When running Kubernetes in public clouds the load balancer controller is an add-on which you must enable in your clusters. The controller add-on provisions a load balancer for the cluster whenever you create a Service of type LoadBalancer.
In on-premise Kubernetes clusters, you must separately integrate a load balancer solution.
A load balancer located outside the cluster can distribute traffic to target pods via a ClusterIP Service or a NodePort Service.
Distributing traffic via ClusterIP Service
To distribute traffic to a ClusterIP Service, the Pod IP addresses must be reachable without NAT to the load balancer.
Most cloud providers’ CNI plugins and open-source CNI plugins like Calico can make the Pod IP addresses routable to enable the load balancer to distribute traffic directly to Pods. The mechanism of making Pod IP addresses routable is dependent on the particular plugin and we will talk about it in future.
Making Pod IPs routable has one draw back. With many large clusters with thousands of Pods you could exhaust the private IP address usage in your organization.
In such cases you could use a NodePort service.
Distributing traffic via NodePort Service
Instead of using a ClusterIP service, a load balancer can use a NodePort Service to distribute traffic to target Pods.
The Pod IP addresses need not be reachable to the load balancer as the nodes act as the load balancer targets.
The graphic below shows a load balancer distributing traffic to two NodePort services; Service-1
via port 32060 and Service-2
via port 32070.
The load balancer exposes the two applications to clients with two unique IP addresses via the standard HTTP port so that we overcome the drawbacks of exposing a NodePort Service directly to clients.
We have described two methods where a load balancer outside the cluster distributes traffic to target applications inside the cluster.
Next, we are going to talk about MetalLB which is a load balancer inside the cluster.
MetalLB
MetalLB is an open-source load balancer for Kubernetes. Some Kubernetes distributions include MetalLB as an add-on. If not, you can install MetalLB by following the instructions here.
MetalLB consists of a controller
which is a Kubernetes Deployment and a speaker
which is a Kubernetes DaemonSet.
Metallb can load balance in either layer 2 or layer 3 mode.
MetalLB - Layer 2 mode
In layer 2 mode, MetalLB selects one node in the cluster as the leader node. The leader node responds to ARP requests for Kubernetes Service IP address.
The client sends all traffic destined to the Service to the leader node. The leader node is responsible for load sharing the traffic to Pods belonging to the service.
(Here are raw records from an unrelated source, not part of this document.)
File: config.mk
export PLATFORM = sky130hd
export DESIGN_NAME = regulator_event_status_regs
export DESIGN_NICKNAME = d
export VERILOG_FILES = /design/src/verilog/regulator_event_pkg.sv /design/src/verilog/event_flag_if.sv /design/src/verilog/regulator_event_status_regs.sv /design/src/verilog/event_flag_bank.sv /design/src/verilog/short_persist_filter.sv
export VERILOG_INCLUDE_DIRS = /design/src /design/src/verilog
export SDC_FILE = /design/constraint.sdc
export NUM_CORES = 1
export LEC_CHECK = 0
export ABC_CLOCK_PERIOD_IN_PS = 2560
export BUFFER_PORTS_ARGS = -buffer_cell sky130_fd_sc_hd__buf_2
export CAP_MARGIN = 20
export CORE_ASPECT_RATIO = 0.8
export CORE_MARGIN = 5
export CORE_UTILIZATION = 45
export DETAILED_ROUTE_END_ITERATION = 10
export PLACE_DENSITY = 0.77
export RECOVER_POWER = 25
export SLEW_MARGIN = 20
export SYNTH_ARGS = -nofsm -noshare
export SYNTH_HDL_FRONTEND = slang
export SYNTH_SLANG_ARGS = --single-unit
File: constraint.sdc
create_clock -name clock -period 2.56 [get_ports clock]
set_input_delay 0.512 -clock clock [delete_from_list [all_inputs] [get_ports clock]]
set_output_delay 0.512 -clock clock [all_outputs]
set_load 0.02 [all_outputs]
File: src/verilog/regulator_event_status_regs.svh
/*
 * Register indices, bit positions, reset values and timing constants of the
 * regulator event and status register group.
 * Assumes a 200 MHz core clock; the byte address of a register is four
 * times its index.
 */
`ifndef REGULATOR_EVENT_STATUS_REGS_SVH
`define REGULATOR_EVENT_STATUS_REGS_SVH

// Register indices
`define IDX_BUCK_EVENT_FLAGS      8'h1b
`define IDX_LINREG_EVENT_FLAGS    8'h1c
`define IDX_TOP_LIVE_STATUS       8'h1d
`define IDX_BUCK_LIVE_STATUS      8'h1e
`define IDX_BUCK_EVENT_MASK       8'h40
`define IDX_LINREG_EVENT_MASK     8'h41
`define IDX_PENDING_SUMMARY       8'h42
`define IDX_UNMAPPED              8'hff

// Index field of the AHB byte address
`define IDX_LSB                   2
`define IDX_MSB                   9
`define ADDR_MSB                  31

// Event bank layout, shared by the buck and linear-regulator banks
`define BIT_B_PWROK_FLAG          6
`define BIT_B_SHORT_FLAG          5
`define BIT_B_CURLIM_FLAG         4
`define BIT_A_PWROK_FLAG          2
`define BIT_A_SHORT_FLAG          1
`define BIT_A_CURLIM_FLAG         0
`define EVENT_USED_BITS           8'h77
`define EVENT_FLAGS_RESET         8'h00
`define EVENT_MASK_RESET          8'h00

// Top live status layout
`define BIT_PWROK_PIN_STATE       7
`define BIT_EXT_SYNC_CLOCK_BAD    4
`define BIT_THERMAL_SHUTDOWN      3
`define BIT_THERMAL_WARNING       2
`define BIT_INPUT_OVERVOLTAGE     1

// Buck live status layout
`define BIT_BUCK_B_ENABLED        7
`define BIT_BUCK_B_PG_RAW         6
`define BIT_BUCK_B_CURLIM_RAW     4
`define BIT_BUCK_A_ENABLED        3
`define BIT_BUCK_A_PG_RAW         2
`define BIT_BUCK_A_CURLIM_RAW     0

// Pending summary layout
`define BIT_BUCK_PENDING          5
`define BIT_LINREG_PENDING        6

// Short-circuit persistence time
`define SHORT_TIME_MS             1
`define CLOCK_MHZ                 200
`define SHORT_CYCLES              (`SHORT_TIME_MS * 1000 * `CLOCK_MHZ)
`define SHORT_COUNT_W             18

`endif

File: src/verilog/regulator_event_pkg.sv
/*
 * Types of the regulator event and status register group.
 * Assumes the constants header is on the include path.
 */
`include "regulator_event_status_regs.svh"

package regulator_event_pkg;

    typedef enum logic [3:0] {
        PHASE_IDLE      = 4'b0001,
        PHASE_WRITE     = 4'b0010,
        PHASE_READ_WAIT = 4'b0100,
        PHASE_READ_DONE = 4'b1000
    } bus_phase_t;

    typedef struct packed {
        logic [1:0] buckEnabled;
        logic [1:0] buckPgInvalid;
        logic [1:0] buckShortLow;
        logic [1:0] buckCurLimit;
        logic [1:0] linregPgInvalid;
        logic [1:0] linregShortLow;
        logic [1:0] linregCurLimit;
        logic       pwrokPin;
        logic       extSyncClockInBad;
        logic       thermalShutdown;
        logic       thermalWarning;
        logic       inputOvervoltage;
    } pin_inputs_t;

    typedef struct packed {
        bus_phase_t  phase;
        logic [7:0]  index;
        logic [31:0] rdata;
        logic [7:0]  buckMask;
        logic [7:0]  linregMask;
        pin_inputs_t syncA;
        pin_inputs_t syncB;
        logic [3:0]  pgPrev;
        logic        irq;
    } main_state_t;

    typedef struct packed {
        logic [7:0] flags;
    } bank_state_t;

    typedef struct packed {
        logic [`SHORT_COUNT_W-1:0] count;
    } filter_state_t;

endpackage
The kube-proxy handles this load sharing as described in Kubernetes Services in the first article in this series.
If the leader node fails, another node assumes the responsibility of the leader node.
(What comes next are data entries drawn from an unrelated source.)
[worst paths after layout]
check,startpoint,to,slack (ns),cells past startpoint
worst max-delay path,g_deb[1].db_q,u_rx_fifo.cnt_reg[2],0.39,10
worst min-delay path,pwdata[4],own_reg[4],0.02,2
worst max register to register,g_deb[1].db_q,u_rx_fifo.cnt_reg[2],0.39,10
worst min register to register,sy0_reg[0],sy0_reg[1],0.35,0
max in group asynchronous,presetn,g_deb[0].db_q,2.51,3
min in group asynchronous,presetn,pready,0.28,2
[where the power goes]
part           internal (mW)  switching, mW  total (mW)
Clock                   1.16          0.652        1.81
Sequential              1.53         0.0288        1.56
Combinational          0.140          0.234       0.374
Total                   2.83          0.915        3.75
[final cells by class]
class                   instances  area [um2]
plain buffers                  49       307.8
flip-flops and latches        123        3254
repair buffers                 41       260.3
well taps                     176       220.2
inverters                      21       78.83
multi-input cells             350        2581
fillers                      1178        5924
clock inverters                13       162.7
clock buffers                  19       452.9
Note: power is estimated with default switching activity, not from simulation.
### config.mk
export PLATFORM = sky130hd
export DESIGN_NAME = fmsep_top
export DESIGN_NICKNAME = d
export VERILOG_FILES = /design/src/inc/fmsep_pkg.sv /design/src/inc/fmsep_buf_if.sv /design/src/hdl/fmsep_buf.sv /design/src/hdl/fmsep_top.sv
export SDC_FILE = /design/constraint.sdc
export NUM_CORES = 1
export LEC_CHECK = 0
export BUFFER_PORTS_ARGS = -buffer_cell sky130_fd_sc_hd__buf_2
export CAP_MARGIN = 5
export CORE_ASPECT_RATIO = 1.25
export CORE_MARGIN = 3
export CORE_UTILIZATION = 45
export CTS_BUF_LIST = sky130_fd_sc_hd__clkbuf_4 sky130_fd_sc_hd__clkbuf_8
export CTS_CLUSTER_SIZE = 24
export DETAILED_ROUTE_END_ITERATION = 10
export GPL_ROUTABILITY_DRIVEN = 0
export PLACE_DENSITY = 0.64
export SLEW_MARGIN = 20
export SYNTH_ARGS = -nofsm -noshare
export SYNTH_HDL_FRONTEND = slang
export SYNTH_SLANG_ARGS = --single-unit
### constraint.sdc
create_clock -name CLK -period 7.3 [get_ports CLK]
set_clock_uncertainty 0.2 [all_clocks]
set_input_delay 1.095 -clock CLK [delete_from_list [all_inputs] [get_ports CLK]]
set_output_delay 1.095 -clock CLK [all_outputs]
set_load 0.01 [all_outputs]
The layer 2 mode is simple to implement. But, routing all traffic through a single node could congest the node at high traffic.
MetalLB - Layer 3 mode
In layer 3 mode, MetalLB creates BGP sessions with a gateway router from each node in the cluster. The nodes that run the workload Pods advertise the Service IP address and the gateway router load share the traffic across the corresponding nodes.
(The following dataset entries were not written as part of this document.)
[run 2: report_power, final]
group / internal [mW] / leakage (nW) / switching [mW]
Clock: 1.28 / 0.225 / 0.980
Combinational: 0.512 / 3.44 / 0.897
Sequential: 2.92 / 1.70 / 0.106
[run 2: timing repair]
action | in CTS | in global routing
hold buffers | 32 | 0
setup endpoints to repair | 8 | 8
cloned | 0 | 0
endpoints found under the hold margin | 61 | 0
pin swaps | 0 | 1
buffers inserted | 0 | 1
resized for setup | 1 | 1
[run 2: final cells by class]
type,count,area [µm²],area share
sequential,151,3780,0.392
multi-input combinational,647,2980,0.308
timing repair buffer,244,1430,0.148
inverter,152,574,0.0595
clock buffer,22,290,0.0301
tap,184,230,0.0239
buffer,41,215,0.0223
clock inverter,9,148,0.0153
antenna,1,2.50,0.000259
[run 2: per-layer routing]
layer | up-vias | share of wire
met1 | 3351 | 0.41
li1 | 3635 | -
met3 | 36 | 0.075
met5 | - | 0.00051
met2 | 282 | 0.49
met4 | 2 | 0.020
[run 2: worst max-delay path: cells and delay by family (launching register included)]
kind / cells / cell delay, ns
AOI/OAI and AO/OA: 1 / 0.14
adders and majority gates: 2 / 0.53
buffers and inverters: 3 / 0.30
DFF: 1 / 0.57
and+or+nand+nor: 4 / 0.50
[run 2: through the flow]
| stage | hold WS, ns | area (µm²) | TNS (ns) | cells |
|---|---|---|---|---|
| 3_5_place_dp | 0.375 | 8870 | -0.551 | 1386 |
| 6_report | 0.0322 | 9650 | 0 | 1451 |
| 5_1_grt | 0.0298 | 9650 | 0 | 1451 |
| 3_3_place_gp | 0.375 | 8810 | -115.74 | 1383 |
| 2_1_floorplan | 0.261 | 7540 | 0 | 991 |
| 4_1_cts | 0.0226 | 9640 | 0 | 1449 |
[config.mk]
export PLATFORM = sky130hd
export DESIGN_NAME = stats_counter_indirect_read
export DESIGN_NICKNAME = d
export VERILOG_FILES = /design/src/stats_counter_pkg.sv /design/src/event_counter.sv /design/src/stats_counter_indirect_read.sv
export VERILOG_INCLUDE_DIRS = /design/src
export SDC_FILE = /design/constraint.sdc
export NUM_CORES = 2
export LEC_CHECK = 0
export ABC_CLOCK_PERIOD_IN_PS = 5700
export BUFFER_PORTS_ARGS = -buffer_cell sky130_fd_sc_hd__buf_2
export CAP_MARGIN = 20
export CORE_UTILIZATION = 55
export CTS_BUF_LIST = sky130_fd_sc_hd__clkbuf_4 sky130_fd_sc_hd__clkbuf_8
export DETAILED_ROUTE_END_ITERATION = 8
export PLACE_DENSITY = 0.75
export SLEW_MARGIN = 20
export SYNTH_ARGS = -nofsm -noshare
export SYNTH_HDL_FRONTEND = slang
export SYNTH_HIERARCHICAL = 1
export SYNTH_SLANG_ARGS = --single-unit
[constraint.sdc]
create_clock -name clk_sys_in -period 5.7 [get_ports clk_sys_in]
set_input_delay 0.57 -clock clk_sys_in [delete_from_list [all_inputs] [get_ports clk_sys_in]]
set_output_delay 0.57 -clock clk_sys_in [all_outputs]
set_load 0.005 [all_outputs]
[src/stats_counter_consts.svh]
`ifndef STATS_COUNTER_CONSTS_SVH
`define STATS_COUNTER_CONSTS_SVH

// register offsets on the management port
`define REG_TABLE_SELECT 8'h6e
`define REG_INDEX_TRIGGER 8'h6f
`define REG_DATA_BYTE3 8'h75
`define REG_DATA_BYTE2 8'h76
`define REG_DATA_BYTE1 8'h77
`define REG_DATA_BYTE0 8'h78

// table select codes
`define SEL_PER_PORT_READ 8'h1c
`define SEL_DROP_READ 8'h1d

// per-port layout
`define NUM_PORTS 3
`define PORT_STRIDE 32
`define CNT_PER_PORT 5
`define IDX_WAIT_BUSY 8'h1b
`define IDX_COLLISION 8'h1c
`define IDX_ABANDONED 8'h1d
`define IDX_ONE_RETRY 8'h1e
`define IDX_MANY_RETRY 8'h1f

// dropped-packet layout: low index byte of 0x100..0x105
`define DROP_IDX_BASE 8'h00
`define NUM_DROP 6

// word format
`define PER_PORT_WIDTH 30
`define DROP_WIDTH 16
`define VALID_BIT 30
`define RESV_BIT 31
`define DROP_RESV_MSB 30
`define DROP_RESV_LSB 16

`define RESET_BYTE 8'h00
`define RESET_WORD 32'h0000_0000

`endif

[src/stats_counter_pkg.sv]
package stats_counter_pkg;

    typedef enum logic [1:0] {
        ST_IDLE    = 2'b01,
        ST_CAPTURE = 2'b10
    } access_state_type;

endpackage : stats_counter_pkg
The layer 3 mode overcomes the scalability limitations in layer-2 mode but, has one drawback.
The BGP-based load sharing mechanism is stateless in most routers. A router manages the load sharing destinations in a hash table where the hash is calculated from header parameters of the IP packet.
At an event like adding or removing a new Pod the router rebuilds the hash table causing the ongoing traffic to land on different Pods. The clients will experience a monentarily disconnetion. But, considering the ephemaral nature of Pods, such dicsonnections could not be acceptable.
Scalability of LoadBalancer Services
The Service type LoadBalancer is the most scalable method of exposing applications in Kubernetes to clients outside. You could use NodePort type for specific use cases, but you need a load balancer to scale your applications to thousands of users.
Kubernetes Ingress is also method of exposing HTTP-based applications to external clients. We will talk about it in an upcoming post.